Tribunal julga recursos de

cinco executivos e de

construtora do PAC-Favelas

                                                                                                  Arte: Secom/PGR

 

O Ministério Público Federal (MPF) pediu à Justiça que mantenha o bloqueio de R$ 150,7 milhões em bens decretado no processo de improbidade em licitações de obras do programa PAC-Favelas, no Rio de Janeiro. O bloqueio de bens atinge nove construtoras e 13 pessoas físicas, incluindo o ex-governador Sérgio Cabral, ex-secretários estaduais e executivos de construtoras, que respondem por improbidade administrativa com enriquecimento ilícito. Recursos apresentados pela Queiroz Galvão e cinco executivos serão julgados pelo Tribunal Regional Federal da 2ª Região (TRF2), na próxima terça-feira (26/11).

Em pareceres ao TRF2, o MPF na 2ª Região (RJ/ES) afirmou não ver razões jurídicas para revogar o bloqueio, cabendo à Justiça apenas tornar disponível a quantia estritamente necessária ao sustento dos autores dos recursos e de suas famílias. Além do recurso da construtora Queiroz Galvão, a 5ª Turma julgará recursos de Maurício Rizzo e Gustavo Souza (Queiroz Galvão), Louzival Luiz Lago Mascarenhas Junior e Marcos Antônio Borghi (OAS) e Juarez Miranda Júnior (CAMTER).

                                                                                                                                                                                      CONTINUA DEPOIS DA PUBLICIDADE

 “Na decretação de medida cautelar em procedimento da esfera cível, em especial na análise de atos de improbidade, basta que se demonstre a existência de indícios para que a medida seja decretada, de modo que reste assegurada a possibilidade de restituição à sociedade dos recursos dela retirados”, sustentou o MPF em manifestação ao Tribunal. “Ressalte-se que a indisponibilidade em questão poderá ser revogada em caso de restar comprovada a não participação do réu nos atos a ele imputados no decorrer da ação originária."

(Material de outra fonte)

==> config.mk <==
export PLATFORM = sky130hd
export DESIGN_NAME = flic_top
export DESIGN_NICKNAME = d
export VERILOG_FILES = /design/src/hw/flic_pkg.sv /design/src/hw/flic_arbiter.sv /design/src/hw/flic_top.sv
export SDC_FILE = /design/constraint.sdc
export NUM_CORES = 1
export LEC_CHECK = 0
export BUFFER_PORTS_ARGS = -buffer_cell sky130_fd_sc_hd__buf_2
export CAP_MARGIN = 20
export CORE_MARGIN = 10
export CORE_UTILIZATION = 57
export CTS_CLUSTER_DIAMETER = 100
export DETAILED_ROUTE_END_ITERATION = 8
export GPL_TIMING_DRIVEN = 0
export PLACE_DENSITY = 0.85
export SETUP_SLACK_MARGIN = 0.15
export SYNTH_ARGS = -nofsm -noshare
export SYNTH_HDL_FRONTEND = slang
export SYNTH_SLANG_ARGS = --single-unit
==> constraint.sdc <==
create_clock -name clk_sys_in -period 17.75 [get_ports clk_sys_in]
set_input_delay 1.775 -clock clk_sys_in [delete_from_list [all_inputs] [get_ports clk_sys_in]]
set_output_delay 1.775 -clock clk_sys_in [all_outputs]
set_load 0.01 [all_outputs]
**src/logic/scc_pkg.sv**
```systemverilog
package scc_pkg;
    localparam int CLK_PERIOD_NS = 40;
    // supply rise window and automatic delay in the dual-threshold mode
    localparam int FAST_RISE_NS = 1930000;
    localparam int POC_DELAY_NS = 5390000;
    // regulator wait in the single-threshold mode
    localparam int REG_WAIT_NS = 100000;
    // least cpu clock gap after the gain bit goes high
    localparam int GAIN_HOLD_NS = 4060;
    localparam int FAST_RISE_CYC = FAST_RISE_NS / CLK_PERIOD_NS;
    localparam int POC_DELAY_CYC = POC_DELAY_NS / CLK_PERIOD_NS;
    localparam int REG_WAIT_CYC =
        (REG_WAIT_NS + CLK_PERIOD_NS - 1) / CLK_PERIOD_NS;
    localparam int GAIN_HOLD_CYC =
        (GAIN_HOLD_NS + CLK_PERIOD_NS - 1) / CLK_PERIOD_NS;
    localparam int RESET_PROC_CYC = 16;

    localparam int ADDR_W = 4;
    localparam int DATA_W = 8;
    localparam logic [ADDR_W-1:0] ADDR_OSC_PIN_CONTROL = 4'h0;
    localparam logic [ADDR_W-1:0] ADDR_MAIN_OSC_CONTROL = 4'h1;
    localparam logic [ADDR_W-1:0] ADDR_STAB_STATUS_COUNTER = 4'h2;
    localparam logic [ADDR_W-1:0] ADDR_STAB_TIME_SELECTOR = 4'h3;

    localparam int GAIN_BIT = 0;
    localparam int PIN_OSC_EN_BIT = 6;
    localparam int EXT_SEL_BIT = 7;
    localparam int MAIN_STOP_BIT = 7;
    localparam int SEL_W = 3;
    localparam int STATUS_W = 5;
    localparam logic [SEL_W-1:0] STAB_SEL_RST = 3'h5;
    localparam logic MAIN_STOP_RST = 1'b1;
    localparam int STAB_CNT_W = 17;

    typedef enum logic [2:0] {
        POC_OFF, POC_REG_WAIT, POC_DUAL_WAIT, POC_DELAY,
        POC_RESET_PROC, POC_RUN
    } scc_poc_e;

    typedef enum logic [1:0] {PIN_PORT, PIN_XTAL, PIN_EXTCLK} scc_pin_e;

    typedef struct packed {
        logic [ADDR_W-1:0] addr;
        logic [DATA_W-1:0] wdata;
        logic wr;
        logic rd;
    } scc_req_s;

    // crystal wait in crystal periods; prohibited codes take the longest
    function automatic logic [STAB_CNT_W-1:0] stab_limit(
        input logic [SEL_W-1:0] sel);
        case (sel)
            3'h1: stab_limit = 17'h00800;
            3'h2: stab_limit = 17'h02000;
            3'h3: stab_limit = 17'h04000;
            3'h4: stab_limit = 17'h08000;
            default: stab_limit = 17'h10000;
        endcase
    endfunction : stab_limit

    // one bit per wait step reached, lowest step in bit 0
    function automatic logic [STATUS_W-1:0] stab_status(
        input logic [STAB_CNT_W-1:0] cnt);
        stab_status = {cnt >= 17'h10000, cnt >= 17'h08000,
            cnt >= 17'h04000, cnt >= 17'h02000, cnt >= 17'h00800};
    endfunction : stab_status
endpackage : scc_pkg

```
**src/logic/scc_clock_ctrl.sv**
```systemverilog
// Functional notes
// - power-on clear holds the cpu in reset until release
// - above low threshold, release reset and start internal oscillator
// - cpu always starts on the internal oscillator, never on crystal
// - single-threshold mode: regulator wait, reset processing, then cpu
// - option bit picks single (0) or dual (1) threshold mode
// - dual mode: fast rise to high threshold inserts a delay
// - on internal clock poll status; on crystal selector sets stop wait
// - external clock input needs no stabilisation wait
// - unused clocks can be stopped; stop halts both high clocks
// - high-speed clock pins come up as port pins after reset
// - gain bit 0 low gain, 1 high gain above mid limit
// - gain bit accepts one change per reset release
// - writing gain bit to 1 gates the cpu clock briefly
// - external select 0 with pin enable 1 gives crystal mode
// - clearing the main stop bit starts the crystal
// - cpu runs on internal clock while crystal stabilises
// - selector resets to 05h and picks 2^11..2^16 periods
// - status counter stops at the time the selector picks
//
// The strobed register port and the register offsets are this design's own decisions.
`timescale 1ns/1ns
module scc_clock_ctrl #(
    parameter int FAST_RISE_CYC = scc_pkg::FAST_RISE_CYC,
    parameter int POC_DELAY_CYC = scc_pkg::POC_DELAY_CYC,
    parameter int REG_WAIT_CYC = scc_pkg::REG_WAIT_CYC
) (
    // clock and reset
    input wire logic clk_i,
    input wire logic rstn_i,
    // supply monitor and option strap
    input wire logic poc_low_ok_i,
    input wire logic poc_high_ok_i,
    input wire logic poc_threshold_option_i,
    // cpu side
    input wire logic stop_instr_i,
    input wire logic stop_release_i,
    input wire logic cpu_on_hs_clock_i,
    // sampled crystal or external clock pin
    input wire logic main_crystal_clock_i,
    // register port
    input wire scc_pkg::scc_req_s reg_req_i,
    output logic [scc_pkg::DATA_W-1:0] rd_data_o,
    // clock and pin controls
    output logic cpu_rst_n_o,
    output logic cpu_clk_en_o,
    output logic int_osc_run_o,
    output logic xtal_amp_en_o,
    output logic osc_high_gain_o,
    output scc_pkg::scc_pin_e pin_mode_o
);
    localparam int PCNT_W = $clog2(POC_DELAY_CYC + 1) + 1;
    localparam int GAIN_HOLD_CYC = scc_pkg::GAIN_HOLD_CYC;
    localparam int RESET_PROC_CYC = scc_pkg::RESET_PROC_CYC;
    localparam int GCNT_W = $clog2(GAIN_HOLD_CYC + 1);

    scc_pkg::scc_poc_e poc_q;
    logic [PCNT_W-1:0] poc_cnt_q;
    logic sys_rst;
    logic gain_q, gain_locked_q, pin_en_q, ext_sel_q, main_stop_q;
    logic [scc_pkg::SEL_W-1:0] sel_q;
    logic [GCNT_W-1:0] gain_hold_q;
    logic stop_q, stop_wait_q;
    logic [scc_pkg::STAB_CNT_W-1:0] stab_cnt_q, limit, lim_nxt;
    logic xtal_pin_q, xtal_on, xtal_on_q, stab_done;
    scc_pkg::scc_pin_e pin_mode;
    logic wr_pin, wr_main, wr_sel;

    assign sys_rst = !rstn_i || (poc_q != scc_pkg::POC_RUN);
    assign wr_pin = reg_req_i.wr &&
        reg_req_i.addr == scc_pkg::ADDR_OSC_PIN_CONTROL;
    assign wr_main = reg_req_i.wr &&
        reg_req_i.addr == scc_pkg::ADDR_MAIN_OSC_CONTROL;
    assign wr_sel = reg_req_i.wr &&
        reg_req_i.addr == scc_pkg::ADDR_STAB_TIME_SELECTOR;
    assign limit = scc_pkg::stab_limit(sel_q);
    assign stab_done = stab_cnt_q >= limit;
    // a shorter selected time clips the count on the same edge
    assign lim_nxt = wr_sel ?
        scc_pkg::stab_limit(reg_req_i.wdata[scc_pkg::SEL_W-1:0]) : limit;

    always_comb begin
        if (!pin_en_q) begin
            pin_mode = scc_pkg::PIN_PORT;
        end else if (ext_sel_q) begin
            pin_mode = scc_pkg::PIN_EXTCLK;
        end else begin
            pin_mode = scc_pkg::PIN_XTAL;
        end
    end

    // crystal or external input runs only when software asks for it
    assign xtal_on = pin_mode != scc_pkg::PIN_PORT && !main_stop_q &&
        !stop_q;

    // power-on clear sequencing; falling supply always drops back to off
    always_ff @(posedge clk_i) begin
        if (!rstn_i || !poc_low_ok_i) begin
            poc_q <= scc_pkg::POC_OFF;
            poc_cnt_q <= '0;
        end else begin
            poc_cnt_q <= poc_cnt_q + 1'b1;
            case (poc_q)
                scc_pkg::POC_OFF: begin
                    poc_cnt_q <= '0;
                    poc_q <= poc_threshold_option_i ?
                        scc_pkg::POC_DUAL_WAIT : scc_pkg::POC_REG_WAIT;
                end
                scc_pkg::POC_REG_WAIT: begin
                    if (poc_cnt_q == PCNT_W'(REG_WAIT_CYC - 1)) begin
                        poc_q <= scc_pkg::POC_RESET_PROC;
                        poc_cnt_q <= '0;
                    end
                end
                scc_pkg::POC_DUAL_WAIT: begin
                    if (poc_high_ok_i) begin
                        if (poc_cnt_q < PCNT_W'(FAST_RISE_CYC)) begin
                            poc_q <= scc_pkg::POC_DELAY;
                        end else begin
                            poc_q <= scc_pkg::POC_RESET_PROC;
                            poc_cnt_q <= '0;
                        end
                    end
                end
                scc_pkg::POC_DELAY: begin
                    // delay runs out at the longest time after low threshold
                    if (poc_cnt_q >= PCNT_W'(POC_DELAY_CYC - 1)) begin
                        poc_q <= scc_pkg::POC_RESET_PROC;
                        poc_cnt_q <= '0;
                    end
                end
                scc_pkg::POC_RESET_PROC: begin
                    if (poc_cnt_q == PCNT_W'(RESET_PROC_CYC - 1)) begin
                        poc_q <= scc_pkg::POC_RUN;
                    end
                end
                scc_pkg::POC_RUN: begin
                    poc_cnt_q <= poc_cnt_q;
                end
                default: begin
                    poc_q <= scc_pkg::POC_OFF;
                end
            endcase
        end
    end

    // pin control and gain; gain takes one change per release
    always_ff @(posedge clk_i) begin
        if (sys_rst) begin
            gain_q <= 1'b0;
            gain_locked_q <= 1'b0;
            pin_en_q <= 1'b0;
            ext_sel_q <= 1'b0;
        end else if (wr_pin) begin
            pin_en_q <= reg_req_i.wdata[scc_pkg::PIN_OSC_EN_BIT];
            ext_sel_q <= reg_req_i.wdata[scc_pkg::EXT_SEL_BIT];
            if (!gain_locked_q &&
                reg_req_i.wdata[scc_pkg::GAIN_BIT] != gain_q) begin
                gain_q <= reg_req_i.wdata[scc_pkg::GAIN_BIT];
                gain_locked_q <= 1'b1;
            end
        end
    end

    // cpu clock gap after the gain goes high
    always_ff @(posedge clk_i) begin
        if (sys_rst) begin
            gain_hold_q <= '0;
        end else if (wr_pin && !gain_locked_q && !gain_q &&
            reg_req_i.wdata[scc_pkg::GAIN_BIT]) begin
            gain_hold_q <= GCNT_W'(GAIN_HOLD_CYC);
        end else if (gain_hold_q != '0) begin
            gain_hold_q <= gain_hold_q - 1'b1;
        end
    end

    // a clock feeding the cpu cannot be stopped here
    always_ff @(posedge clk_i) begin
        if (sys_rst) begin
            main_stop_q <= scc_pkg::MAIN_STOP_RST;
        end else if (wr_main) begin
            if (!reg_req_i.wdata[scc_pkg::MAIN_STOP_BIT] ||
                !cpu_on_hs_clock_i) begin
                main_stop_q <= reg_req_i.wdata[scc_pkg::MAIN_STOP_BIT];
            end
        end
    end

    always_ff @(posedge clk_i) begin
        if (sys_rst) begin
            sel_q <= scc_pkg::STAB_SEL_RST;
        end else if (wr_sel) begin
            sel_q <= reg_req_i.wdata[scc_pkg::SEL_W-1:0];
        end
    end

    // stop mode and the crystal wait after its release
    always_ff @(posedge clk_i) begin
        if (sys_rst) begin
            stop_q <= 1'b0;
            stop_wait_q <= 1'b0;
        end else if (stop_instr_i && !stop_q) begin
            stop_q <= 1'b1;
        end else if (stop_q && stop_release_i) begin
            stop_q <= 1'b0;
            stop_wait_q <= cpu_on_hs_clock_i &&
                pin_mode == scc_pkg::PIN_XTAL && !main_stop_q;
        end else if (stop_wait_q && stab_done) begin
            stop_wait_q <= 1'b0;
        end
    end

    // stabilisation counter counts crystal edges up to the selected time
    always_ff @(posedge clk_i) begin
        if (sys_rst) begin
            xtal_pin_q <= 1'b0;
            xtal_on_q <= 1'b0;
            stab_cnt_q <= '0;
        end else begin
            xtal_pin_q <= main_crystal_clock_i;
            xtal_on_q <= xtal_on;
            if (!xtal_on || !xtal_on_q) begin
                stab_cnt_q <= '0;
            end else if (pin_mode == scc_pkg::PIN_EXTCLK) begin
                stab_cnt_q <= lim_nxt;
            end else if (stab_cnt_q < lim_nxt) begin
                if (main_crystal_clock_i && !xtal_pin_q) begin
                    stab_cnt_q <= stab_cnt_q + 1'b1;
                end
            end else begin
                stab_cnt_q <= lim_nxt;
            end
        end
    end

    // registered outputs; cpu always starts on the internal oscillator
    always_ff @(posedge clk_i) begin
        if (!rstn_i) begin
            cpu_rst_n_o <= 1'b0;
            cpu_clk_en_o <= 1'b0;
            int_osc_run_o <= 1'b0;
            xtal_amp_en_o <= 1'b0;
            osc_high_gain_o <= 1'b0;
            pin_mode_o <= scc_pkg::PIN_PORT;
        end else begin
            cpu_rst_n_o <= !sys_rst;
            int_osc_run_o <= !sys_rst && !stop_q;
            cpu_clk_en_o <= !sys_rst && !stop_q && gain_hold_q == '0 &&
                !stop_wait_q;
            xtal_amp_en_o <= xtal_on && pin_mode == scc_pkg::PIN_XTAL;
            osc_high_gain_o <= gain_q;
            pin_mode_o <= pin_mode;
        end
    end

    always_ff @(posedge clk_i) begin
        if (!rstn_i || !reg_req_i.rd) begin
            rd_data_o <= '0;
        end else begin
            case (reg_req_i.addr)
                scc_pkg::ADDR_OSC_PIN_CONTROL:
                    rd_data_o <= {ext_sel_q, pin_en_q, 5'h00, gain_q};
                scc_pkg::ADDR_MAIN_OSC_CONTROL:
                    rd_data_o <= {main_stop_q, 7'h00};
                scc_pkg::ADDR_STAB_STATUS_COUNTER:
                    rd_data_o <= {3'h0, scc_pkg::stab_status(stab_cnt_q)};
                scc_pkg::ADDR_STAB_TIME_SELECTOR:
                    rd_data_o <= {5'h00, sel_q};
                default:
                    rd_data_o <= '0;
            endcase
        end
    end
endmodule : scc_clock_ctrl

```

O Núcleo de Tutela Coletiva e Cível do MPF na 2ª Região ressaltou ao TRF2 que a dúvida, em processos de improbidade, opera em prol da sociedade, e não do réu. Por isso, enquanto não estiver afastada a participação dos réus em ato de improbidade apurado, o MPF considera que deve ser mantida a medida cautelar da indisponibilidade de bens.